(MATERIAL PROVIDED)

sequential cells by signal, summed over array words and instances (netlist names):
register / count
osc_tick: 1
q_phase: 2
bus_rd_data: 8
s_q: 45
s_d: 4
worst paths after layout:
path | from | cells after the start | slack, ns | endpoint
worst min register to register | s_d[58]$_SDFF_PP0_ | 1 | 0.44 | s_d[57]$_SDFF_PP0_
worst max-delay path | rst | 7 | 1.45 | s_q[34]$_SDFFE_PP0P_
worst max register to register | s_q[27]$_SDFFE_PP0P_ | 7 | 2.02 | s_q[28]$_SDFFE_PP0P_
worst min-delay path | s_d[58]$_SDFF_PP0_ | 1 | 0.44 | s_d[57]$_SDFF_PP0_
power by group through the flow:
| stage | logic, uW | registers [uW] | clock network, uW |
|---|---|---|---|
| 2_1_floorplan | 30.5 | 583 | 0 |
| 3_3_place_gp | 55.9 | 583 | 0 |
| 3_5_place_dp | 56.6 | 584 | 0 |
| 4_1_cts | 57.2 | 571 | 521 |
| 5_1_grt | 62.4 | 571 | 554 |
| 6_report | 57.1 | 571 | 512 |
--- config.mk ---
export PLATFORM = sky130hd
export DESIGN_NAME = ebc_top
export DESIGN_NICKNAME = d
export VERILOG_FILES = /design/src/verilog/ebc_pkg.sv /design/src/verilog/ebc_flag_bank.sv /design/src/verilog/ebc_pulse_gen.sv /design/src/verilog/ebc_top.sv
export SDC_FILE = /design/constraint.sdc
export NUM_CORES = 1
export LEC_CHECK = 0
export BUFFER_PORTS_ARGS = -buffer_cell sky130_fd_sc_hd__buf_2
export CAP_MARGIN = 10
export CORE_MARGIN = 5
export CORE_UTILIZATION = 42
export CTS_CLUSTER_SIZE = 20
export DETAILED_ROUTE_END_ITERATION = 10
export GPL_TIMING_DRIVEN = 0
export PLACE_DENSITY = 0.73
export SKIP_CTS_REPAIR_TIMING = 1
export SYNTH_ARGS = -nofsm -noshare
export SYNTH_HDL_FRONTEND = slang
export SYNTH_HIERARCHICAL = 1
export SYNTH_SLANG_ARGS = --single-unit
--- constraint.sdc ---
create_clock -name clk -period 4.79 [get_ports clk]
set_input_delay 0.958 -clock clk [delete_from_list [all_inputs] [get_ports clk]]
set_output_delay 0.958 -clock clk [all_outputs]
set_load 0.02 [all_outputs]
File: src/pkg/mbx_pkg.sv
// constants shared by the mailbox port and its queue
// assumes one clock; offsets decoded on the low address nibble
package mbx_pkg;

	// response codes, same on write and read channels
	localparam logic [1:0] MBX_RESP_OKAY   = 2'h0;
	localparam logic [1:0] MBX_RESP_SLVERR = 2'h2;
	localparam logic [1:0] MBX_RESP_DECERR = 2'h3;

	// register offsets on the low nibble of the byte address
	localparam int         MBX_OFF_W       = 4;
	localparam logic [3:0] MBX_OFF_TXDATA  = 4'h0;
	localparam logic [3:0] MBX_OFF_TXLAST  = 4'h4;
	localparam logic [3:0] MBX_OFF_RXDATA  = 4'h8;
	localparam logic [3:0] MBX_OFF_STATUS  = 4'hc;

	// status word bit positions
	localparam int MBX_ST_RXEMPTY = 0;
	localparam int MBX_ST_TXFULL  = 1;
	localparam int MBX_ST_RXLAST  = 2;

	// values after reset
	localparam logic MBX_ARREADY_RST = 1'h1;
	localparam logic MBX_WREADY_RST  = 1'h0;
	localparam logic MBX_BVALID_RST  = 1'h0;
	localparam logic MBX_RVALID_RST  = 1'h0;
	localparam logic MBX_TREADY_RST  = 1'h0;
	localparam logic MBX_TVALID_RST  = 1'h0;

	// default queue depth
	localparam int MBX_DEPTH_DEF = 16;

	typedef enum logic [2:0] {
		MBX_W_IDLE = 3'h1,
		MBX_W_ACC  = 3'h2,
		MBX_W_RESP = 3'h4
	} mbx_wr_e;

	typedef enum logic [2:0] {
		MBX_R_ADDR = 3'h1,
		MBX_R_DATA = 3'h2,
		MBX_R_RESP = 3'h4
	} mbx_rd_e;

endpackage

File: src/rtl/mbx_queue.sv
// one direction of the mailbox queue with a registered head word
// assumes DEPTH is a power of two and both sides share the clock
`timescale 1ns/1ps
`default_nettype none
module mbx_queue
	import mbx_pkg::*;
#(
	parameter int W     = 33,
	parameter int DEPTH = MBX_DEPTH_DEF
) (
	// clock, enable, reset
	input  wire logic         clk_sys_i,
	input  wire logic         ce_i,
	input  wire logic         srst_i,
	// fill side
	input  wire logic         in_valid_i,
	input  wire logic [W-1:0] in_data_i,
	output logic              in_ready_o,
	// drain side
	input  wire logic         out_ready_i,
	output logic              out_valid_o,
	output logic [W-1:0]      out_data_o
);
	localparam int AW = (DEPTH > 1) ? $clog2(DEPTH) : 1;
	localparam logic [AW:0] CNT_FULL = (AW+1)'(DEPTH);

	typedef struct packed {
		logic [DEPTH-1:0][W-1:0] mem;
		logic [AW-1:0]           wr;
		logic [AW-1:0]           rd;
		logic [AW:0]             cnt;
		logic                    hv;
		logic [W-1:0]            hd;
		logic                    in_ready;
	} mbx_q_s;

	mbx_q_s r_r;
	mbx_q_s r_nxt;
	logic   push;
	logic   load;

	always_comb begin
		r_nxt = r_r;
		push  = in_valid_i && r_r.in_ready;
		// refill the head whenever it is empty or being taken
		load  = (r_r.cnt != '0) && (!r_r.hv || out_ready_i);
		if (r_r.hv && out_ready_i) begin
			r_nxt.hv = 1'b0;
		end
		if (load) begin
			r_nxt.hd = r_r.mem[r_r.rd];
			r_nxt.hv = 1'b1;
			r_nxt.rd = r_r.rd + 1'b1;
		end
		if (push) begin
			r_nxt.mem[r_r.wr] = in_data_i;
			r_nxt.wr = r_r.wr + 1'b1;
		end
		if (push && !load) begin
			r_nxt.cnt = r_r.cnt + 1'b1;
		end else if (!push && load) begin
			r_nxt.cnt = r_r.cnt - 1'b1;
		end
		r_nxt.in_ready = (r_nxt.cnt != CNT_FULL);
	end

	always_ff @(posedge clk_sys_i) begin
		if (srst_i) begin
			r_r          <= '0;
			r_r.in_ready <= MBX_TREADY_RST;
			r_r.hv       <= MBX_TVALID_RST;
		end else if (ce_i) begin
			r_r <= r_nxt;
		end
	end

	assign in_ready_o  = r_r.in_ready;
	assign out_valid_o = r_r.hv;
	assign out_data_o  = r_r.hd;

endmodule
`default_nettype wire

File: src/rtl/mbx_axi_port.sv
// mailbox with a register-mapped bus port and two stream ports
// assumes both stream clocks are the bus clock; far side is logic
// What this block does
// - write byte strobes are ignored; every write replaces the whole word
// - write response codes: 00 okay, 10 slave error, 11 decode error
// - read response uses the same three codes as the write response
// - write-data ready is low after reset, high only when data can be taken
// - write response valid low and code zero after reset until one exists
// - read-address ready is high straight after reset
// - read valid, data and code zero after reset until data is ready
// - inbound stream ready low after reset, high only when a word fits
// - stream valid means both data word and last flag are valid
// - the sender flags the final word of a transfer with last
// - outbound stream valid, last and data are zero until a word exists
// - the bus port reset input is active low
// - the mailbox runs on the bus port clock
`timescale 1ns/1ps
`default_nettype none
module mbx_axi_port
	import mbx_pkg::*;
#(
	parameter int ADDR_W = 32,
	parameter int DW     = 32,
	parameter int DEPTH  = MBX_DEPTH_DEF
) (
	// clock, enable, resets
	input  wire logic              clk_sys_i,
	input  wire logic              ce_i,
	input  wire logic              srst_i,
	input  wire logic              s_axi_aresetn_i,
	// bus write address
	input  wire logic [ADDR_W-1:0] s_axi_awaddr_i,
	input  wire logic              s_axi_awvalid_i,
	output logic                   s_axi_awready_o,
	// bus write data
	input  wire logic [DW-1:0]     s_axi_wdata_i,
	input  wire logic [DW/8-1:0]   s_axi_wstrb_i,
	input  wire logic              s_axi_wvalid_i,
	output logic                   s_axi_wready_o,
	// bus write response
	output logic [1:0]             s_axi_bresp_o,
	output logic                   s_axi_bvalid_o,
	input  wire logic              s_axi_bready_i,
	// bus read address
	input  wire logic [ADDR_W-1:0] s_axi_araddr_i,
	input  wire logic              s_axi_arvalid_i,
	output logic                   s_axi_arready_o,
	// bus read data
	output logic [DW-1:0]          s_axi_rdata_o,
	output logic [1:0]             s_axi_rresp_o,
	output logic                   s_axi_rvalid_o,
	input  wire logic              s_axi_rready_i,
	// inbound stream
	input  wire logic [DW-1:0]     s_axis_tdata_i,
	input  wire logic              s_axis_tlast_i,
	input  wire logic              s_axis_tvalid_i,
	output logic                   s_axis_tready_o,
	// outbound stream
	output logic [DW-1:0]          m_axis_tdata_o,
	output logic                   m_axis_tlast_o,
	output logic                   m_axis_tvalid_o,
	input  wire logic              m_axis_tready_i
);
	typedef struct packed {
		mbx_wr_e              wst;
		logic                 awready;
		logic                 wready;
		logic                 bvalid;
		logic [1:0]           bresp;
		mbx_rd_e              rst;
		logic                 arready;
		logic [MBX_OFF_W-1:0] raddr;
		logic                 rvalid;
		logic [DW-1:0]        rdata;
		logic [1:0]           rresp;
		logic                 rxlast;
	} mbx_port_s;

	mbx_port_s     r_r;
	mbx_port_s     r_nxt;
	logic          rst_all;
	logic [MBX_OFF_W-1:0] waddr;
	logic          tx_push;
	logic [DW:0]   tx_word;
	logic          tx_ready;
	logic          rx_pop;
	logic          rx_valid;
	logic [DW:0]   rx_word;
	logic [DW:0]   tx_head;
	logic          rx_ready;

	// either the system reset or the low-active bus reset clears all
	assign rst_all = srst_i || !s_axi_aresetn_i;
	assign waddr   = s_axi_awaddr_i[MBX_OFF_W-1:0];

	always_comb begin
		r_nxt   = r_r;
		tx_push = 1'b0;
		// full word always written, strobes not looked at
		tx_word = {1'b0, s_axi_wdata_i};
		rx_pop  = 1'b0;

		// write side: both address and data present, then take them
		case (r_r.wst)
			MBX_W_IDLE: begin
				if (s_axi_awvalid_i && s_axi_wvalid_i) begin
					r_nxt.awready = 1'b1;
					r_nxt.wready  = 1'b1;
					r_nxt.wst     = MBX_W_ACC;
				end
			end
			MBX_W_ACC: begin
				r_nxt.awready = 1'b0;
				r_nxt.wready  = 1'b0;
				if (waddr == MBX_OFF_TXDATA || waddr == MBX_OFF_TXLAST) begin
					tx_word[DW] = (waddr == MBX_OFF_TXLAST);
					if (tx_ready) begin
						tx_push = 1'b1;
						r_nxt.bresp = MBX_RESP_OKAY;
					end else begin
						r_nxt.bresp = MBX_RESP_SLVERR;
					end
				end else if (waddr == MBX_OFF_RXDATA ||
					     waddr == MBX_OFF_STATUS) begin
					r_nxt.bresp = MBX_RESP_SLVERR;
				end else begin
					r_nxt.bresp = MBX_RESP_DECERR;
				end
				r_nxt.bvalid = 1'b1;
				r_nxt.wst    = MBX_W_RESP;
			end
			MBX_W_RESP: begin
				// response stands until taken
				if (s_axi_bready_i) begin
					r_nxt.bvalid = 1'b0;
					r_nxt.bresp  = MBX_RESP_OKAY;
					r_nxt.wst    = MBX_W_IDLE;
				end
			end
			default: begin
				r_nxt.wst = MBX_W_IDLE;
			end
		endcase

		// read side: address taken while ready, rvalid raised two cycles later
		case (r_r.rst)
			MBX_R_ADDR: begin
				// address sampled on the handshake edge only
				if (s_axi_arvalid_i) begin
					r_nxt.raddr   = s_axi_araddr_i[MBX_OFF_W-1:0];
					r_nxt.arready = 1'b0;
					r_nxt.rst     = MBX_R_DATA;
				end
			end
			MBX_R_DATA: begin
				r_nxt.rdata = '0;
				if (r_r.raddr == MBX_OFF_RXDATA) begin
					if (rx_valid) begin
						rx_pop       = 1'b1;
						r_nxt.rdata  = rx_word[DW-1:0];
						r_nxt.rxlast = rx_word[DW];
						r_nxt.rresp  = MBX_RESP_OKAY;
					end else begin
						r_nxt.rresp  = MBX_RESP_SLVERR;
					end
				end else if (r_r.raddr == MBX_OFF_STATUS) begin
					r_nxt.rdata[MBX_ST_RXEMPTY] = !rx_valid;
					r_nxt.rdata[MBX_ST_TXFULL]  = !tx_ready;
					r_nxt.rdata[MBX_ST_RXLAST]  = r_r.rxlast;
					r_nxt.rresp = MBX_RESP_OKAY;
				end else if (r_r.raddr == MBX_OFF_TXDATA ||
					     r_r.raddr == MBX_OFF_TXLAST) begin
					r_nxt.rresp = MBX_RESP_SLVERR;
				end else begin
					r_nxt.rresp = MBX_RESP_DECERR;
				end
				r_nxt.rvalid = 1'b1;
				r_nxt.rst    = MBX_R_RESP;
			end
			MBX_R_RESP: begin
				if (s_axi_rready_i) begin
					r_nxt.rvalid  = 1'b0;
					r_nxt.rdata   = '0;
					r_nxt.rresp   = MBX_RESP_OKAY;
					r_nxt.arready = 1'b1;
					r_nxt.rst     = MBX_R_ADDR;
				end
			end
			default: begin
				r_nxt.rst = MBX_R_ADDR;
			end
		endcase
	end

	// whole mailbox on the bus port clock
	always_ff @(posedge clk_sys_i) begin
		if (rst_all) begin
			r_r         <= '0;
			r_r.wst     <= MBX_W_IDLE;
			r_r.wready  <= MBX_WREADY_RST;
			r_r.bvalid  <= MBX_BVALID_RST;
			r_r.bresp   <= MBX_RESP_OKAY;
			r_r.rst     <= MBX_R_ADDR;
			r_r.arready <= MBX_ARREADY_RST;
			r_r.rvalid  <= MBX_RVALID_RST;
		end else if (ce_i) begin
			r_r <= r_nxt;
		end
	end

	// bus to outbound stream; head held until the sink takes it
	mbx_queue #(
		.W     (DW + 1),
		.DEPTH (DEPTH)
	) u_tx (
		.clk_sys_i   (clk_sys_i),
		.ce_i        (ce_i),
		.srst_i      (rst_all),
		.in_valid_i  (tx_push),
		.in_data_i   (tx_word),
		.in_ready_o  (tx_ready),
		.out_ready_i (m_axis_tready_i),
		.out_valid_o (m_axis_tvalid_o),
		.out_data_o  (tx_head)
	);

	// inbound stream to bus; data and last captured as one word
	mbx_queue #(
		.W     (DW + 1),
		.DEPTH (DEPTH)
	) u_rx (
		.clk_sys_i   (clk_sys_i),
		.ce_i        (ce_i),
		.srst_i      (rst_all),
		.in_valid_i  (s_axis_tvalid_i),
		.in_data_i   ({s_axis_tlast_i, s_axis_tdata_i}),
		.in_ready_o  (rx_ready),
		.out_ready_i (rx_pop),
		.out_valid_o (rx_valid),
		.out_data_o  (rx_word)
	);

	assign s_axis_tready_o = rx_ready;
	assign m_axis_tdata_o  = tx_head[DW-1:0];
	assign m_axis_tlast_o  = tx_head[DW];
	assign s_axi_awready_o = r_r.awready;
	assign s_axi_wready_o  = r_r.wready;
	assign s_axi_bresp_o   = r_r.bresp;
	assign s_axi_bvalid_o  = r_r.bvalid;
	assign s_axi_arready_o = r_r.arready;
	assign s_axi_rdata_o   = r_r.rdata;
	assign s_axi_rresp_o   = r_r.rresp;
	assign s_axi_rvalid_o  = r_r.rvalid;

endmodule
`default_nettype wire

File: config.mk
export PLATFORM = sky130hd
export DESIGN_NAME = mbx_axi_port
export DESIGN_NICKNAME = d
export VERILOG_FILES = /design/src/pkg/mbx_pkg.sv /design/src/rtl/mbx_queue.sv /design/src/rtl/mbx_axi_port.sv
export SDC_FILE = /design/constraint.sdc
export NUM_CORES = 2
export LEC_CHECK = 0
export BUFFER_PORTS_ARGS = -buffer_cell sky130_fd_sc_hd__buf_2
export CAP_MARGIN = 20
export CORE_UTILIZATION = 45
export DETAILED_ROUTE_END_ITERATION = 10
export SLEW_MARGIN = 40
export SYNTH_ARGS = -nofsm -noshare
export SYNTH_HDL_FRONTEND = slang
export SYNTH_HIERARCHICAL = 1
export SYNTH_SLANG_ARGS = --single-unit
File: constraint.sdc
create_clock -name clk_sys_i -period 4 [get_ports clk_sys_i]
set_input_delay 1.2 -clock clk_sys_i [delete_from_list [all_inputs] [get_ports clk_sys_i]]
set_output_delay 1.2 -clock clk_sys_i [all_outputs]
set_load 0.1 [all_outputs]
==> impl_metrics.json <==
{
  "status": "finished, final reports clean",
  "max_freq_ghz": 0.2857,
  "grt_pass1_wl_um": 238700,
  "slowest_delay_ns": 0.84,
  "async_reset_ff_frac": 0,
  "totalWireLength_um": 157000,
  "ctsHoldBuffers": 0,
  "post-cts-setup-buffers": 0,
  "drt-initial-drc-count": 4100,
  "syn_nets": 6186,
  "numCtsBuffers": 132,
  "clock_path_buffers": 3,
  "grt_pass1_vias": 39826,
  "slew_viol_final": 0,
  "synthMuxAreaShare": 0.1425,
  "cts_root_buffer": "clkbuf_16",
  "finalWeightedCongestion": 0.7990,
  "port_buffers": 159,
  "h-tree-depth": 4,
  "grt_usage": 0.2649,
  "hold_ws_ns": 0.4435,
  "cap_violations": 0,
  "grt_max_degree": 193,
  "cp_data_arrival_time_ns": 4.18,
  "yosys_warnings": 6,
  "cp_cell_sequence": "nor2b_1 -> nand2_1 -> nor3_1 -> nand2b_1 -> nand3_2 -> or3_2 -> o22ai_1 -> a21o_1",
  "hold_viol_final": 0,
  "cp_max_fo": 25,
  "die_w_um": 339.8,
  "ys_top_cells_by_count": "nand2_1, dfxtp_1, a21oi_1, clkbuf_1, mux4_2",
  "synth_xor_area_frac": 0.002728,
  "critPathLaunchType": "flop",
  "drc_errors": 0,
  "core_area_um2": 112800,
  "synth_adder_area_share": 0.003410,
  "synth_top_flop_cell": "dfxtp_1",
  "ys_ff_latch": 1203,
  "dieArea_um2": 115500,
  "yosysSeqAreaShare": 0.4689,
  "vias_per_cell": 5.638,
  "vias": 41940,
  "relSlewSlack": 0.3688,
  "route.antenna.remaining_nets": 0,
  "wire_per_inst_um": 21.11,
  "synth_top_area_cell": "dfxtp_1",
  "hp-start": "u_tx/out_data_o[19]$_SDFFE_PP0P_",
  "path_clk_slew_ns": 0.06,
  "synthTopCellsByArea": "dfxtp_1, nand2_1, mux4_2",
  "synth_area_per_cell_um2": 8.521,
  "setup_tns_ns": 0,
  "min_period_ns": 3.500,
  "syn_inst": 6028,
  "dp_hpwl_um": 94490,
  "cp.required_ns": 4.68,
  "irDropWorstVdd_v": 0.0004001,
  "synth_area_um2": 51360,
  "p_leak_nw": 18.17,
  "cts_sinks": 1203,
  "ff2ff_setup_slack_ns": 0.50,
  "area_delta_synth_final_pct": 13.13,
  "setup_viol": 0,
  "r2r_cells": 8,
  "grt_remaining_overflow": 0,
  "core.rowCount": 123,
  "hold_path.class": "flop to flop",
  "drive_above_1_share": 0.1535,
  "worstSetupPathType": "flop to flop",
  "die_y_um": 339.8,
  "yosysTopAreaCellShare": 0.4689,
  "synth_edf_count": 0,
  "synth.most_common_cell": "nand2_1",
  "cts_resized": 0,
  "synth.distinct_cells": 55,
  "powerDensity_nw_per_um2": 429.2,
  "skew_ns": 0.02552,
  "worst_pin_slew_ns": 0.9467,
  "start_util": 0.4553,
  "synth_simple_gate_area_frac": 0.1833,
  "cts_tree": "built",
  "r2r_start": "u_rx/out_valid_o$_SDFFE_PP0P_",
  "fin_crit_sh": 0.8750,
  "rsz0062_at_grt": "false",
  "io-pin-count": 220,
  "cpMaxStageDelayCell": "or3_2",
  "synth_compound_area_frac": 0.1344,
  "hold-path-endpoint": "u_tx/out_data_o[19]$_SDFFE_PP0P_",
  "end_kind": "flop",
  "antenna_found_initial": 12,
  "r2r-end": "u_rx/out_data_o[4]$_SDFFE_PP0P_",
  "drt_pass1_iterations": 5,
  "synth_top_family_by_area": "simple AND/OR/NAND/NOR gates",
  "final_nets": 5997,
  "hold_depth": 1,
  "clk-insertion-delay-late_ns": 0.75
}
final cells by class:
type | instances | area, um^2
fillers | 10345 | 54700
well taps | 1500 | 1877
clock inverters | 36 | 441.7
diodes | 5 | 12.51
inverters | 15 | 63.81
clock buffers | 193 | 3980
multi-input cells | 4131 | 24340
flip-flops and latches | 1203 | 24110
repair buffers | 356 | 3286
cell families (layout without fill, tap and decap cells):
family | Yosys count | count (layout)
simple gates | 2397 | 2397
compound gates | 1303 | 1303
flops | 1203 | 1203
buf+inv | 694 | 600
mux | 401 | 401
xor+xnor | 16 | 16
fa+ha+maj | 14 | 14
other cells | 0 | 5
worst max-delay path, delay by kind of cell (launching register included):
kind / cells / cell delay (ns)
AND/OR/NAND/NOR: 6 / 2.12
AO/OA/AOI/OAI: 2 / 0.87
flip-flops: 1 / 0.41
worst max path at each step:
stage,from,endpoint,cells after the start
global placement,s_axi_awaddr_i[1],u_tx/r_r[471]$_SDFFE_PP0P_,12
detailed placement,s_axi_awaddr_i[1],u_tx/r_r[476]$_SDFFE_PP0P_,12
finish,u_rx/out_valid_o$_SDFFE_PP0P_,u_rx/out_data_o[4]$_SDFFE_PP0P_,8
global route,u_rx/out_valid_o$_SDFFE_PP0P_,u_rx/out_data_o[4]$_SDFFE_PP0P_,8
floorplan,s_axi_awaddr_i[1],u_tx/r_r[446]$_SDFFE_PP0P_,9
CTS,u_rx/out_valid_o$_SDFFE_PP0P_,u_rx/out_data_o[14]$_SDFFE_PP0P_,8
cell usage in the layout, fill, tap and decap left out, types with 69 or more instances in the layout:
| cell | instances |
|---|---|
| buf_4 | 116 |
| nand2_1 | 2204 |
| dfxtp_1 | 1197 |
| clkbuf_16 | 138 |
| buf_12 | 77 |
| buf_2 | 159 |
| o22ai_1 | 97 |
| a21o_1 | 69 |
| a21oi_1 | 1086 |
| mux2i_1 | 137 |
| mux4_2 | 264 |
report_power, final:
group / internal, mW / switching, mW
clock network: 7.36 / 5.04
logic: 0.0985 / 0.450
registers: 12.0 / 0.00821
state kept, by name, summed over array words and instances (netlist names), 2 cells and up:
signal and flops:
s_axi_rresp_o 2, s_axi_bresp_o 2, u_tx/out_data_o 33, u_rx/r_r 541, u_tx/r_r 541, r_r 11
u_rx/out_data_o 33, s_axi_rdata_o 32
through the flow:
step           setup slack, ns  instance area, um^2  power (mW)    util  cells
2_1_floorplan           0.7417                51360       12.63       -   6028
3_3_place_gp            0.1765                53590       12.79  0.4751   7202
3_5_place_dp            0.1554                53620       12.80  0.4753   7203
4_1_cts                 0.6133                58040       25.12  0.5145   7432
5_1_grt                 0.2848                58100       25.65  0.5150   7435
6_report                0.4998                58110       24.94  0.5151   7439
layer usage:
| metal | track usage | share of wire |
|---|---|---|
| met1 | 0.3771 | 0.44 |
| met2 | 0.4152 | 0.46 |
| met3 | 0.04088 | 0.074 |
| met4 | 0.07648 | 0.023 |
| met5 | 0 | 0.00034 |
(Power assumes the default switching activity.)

(End MATERIAL PROVIDED)

* _THE TASK_
All lines of the records above with the word "mailbox" in them are to be copied.

* _FINISHED EXERCISE_
// constants shared by the mailbox port and its queue
// one direction of the mailbox queue with a registered head word
// mailbox with a register-mapped bus port and two stream ports
// - the mailbox runs on the bus port clock
	// whole mailbox on the bus port clock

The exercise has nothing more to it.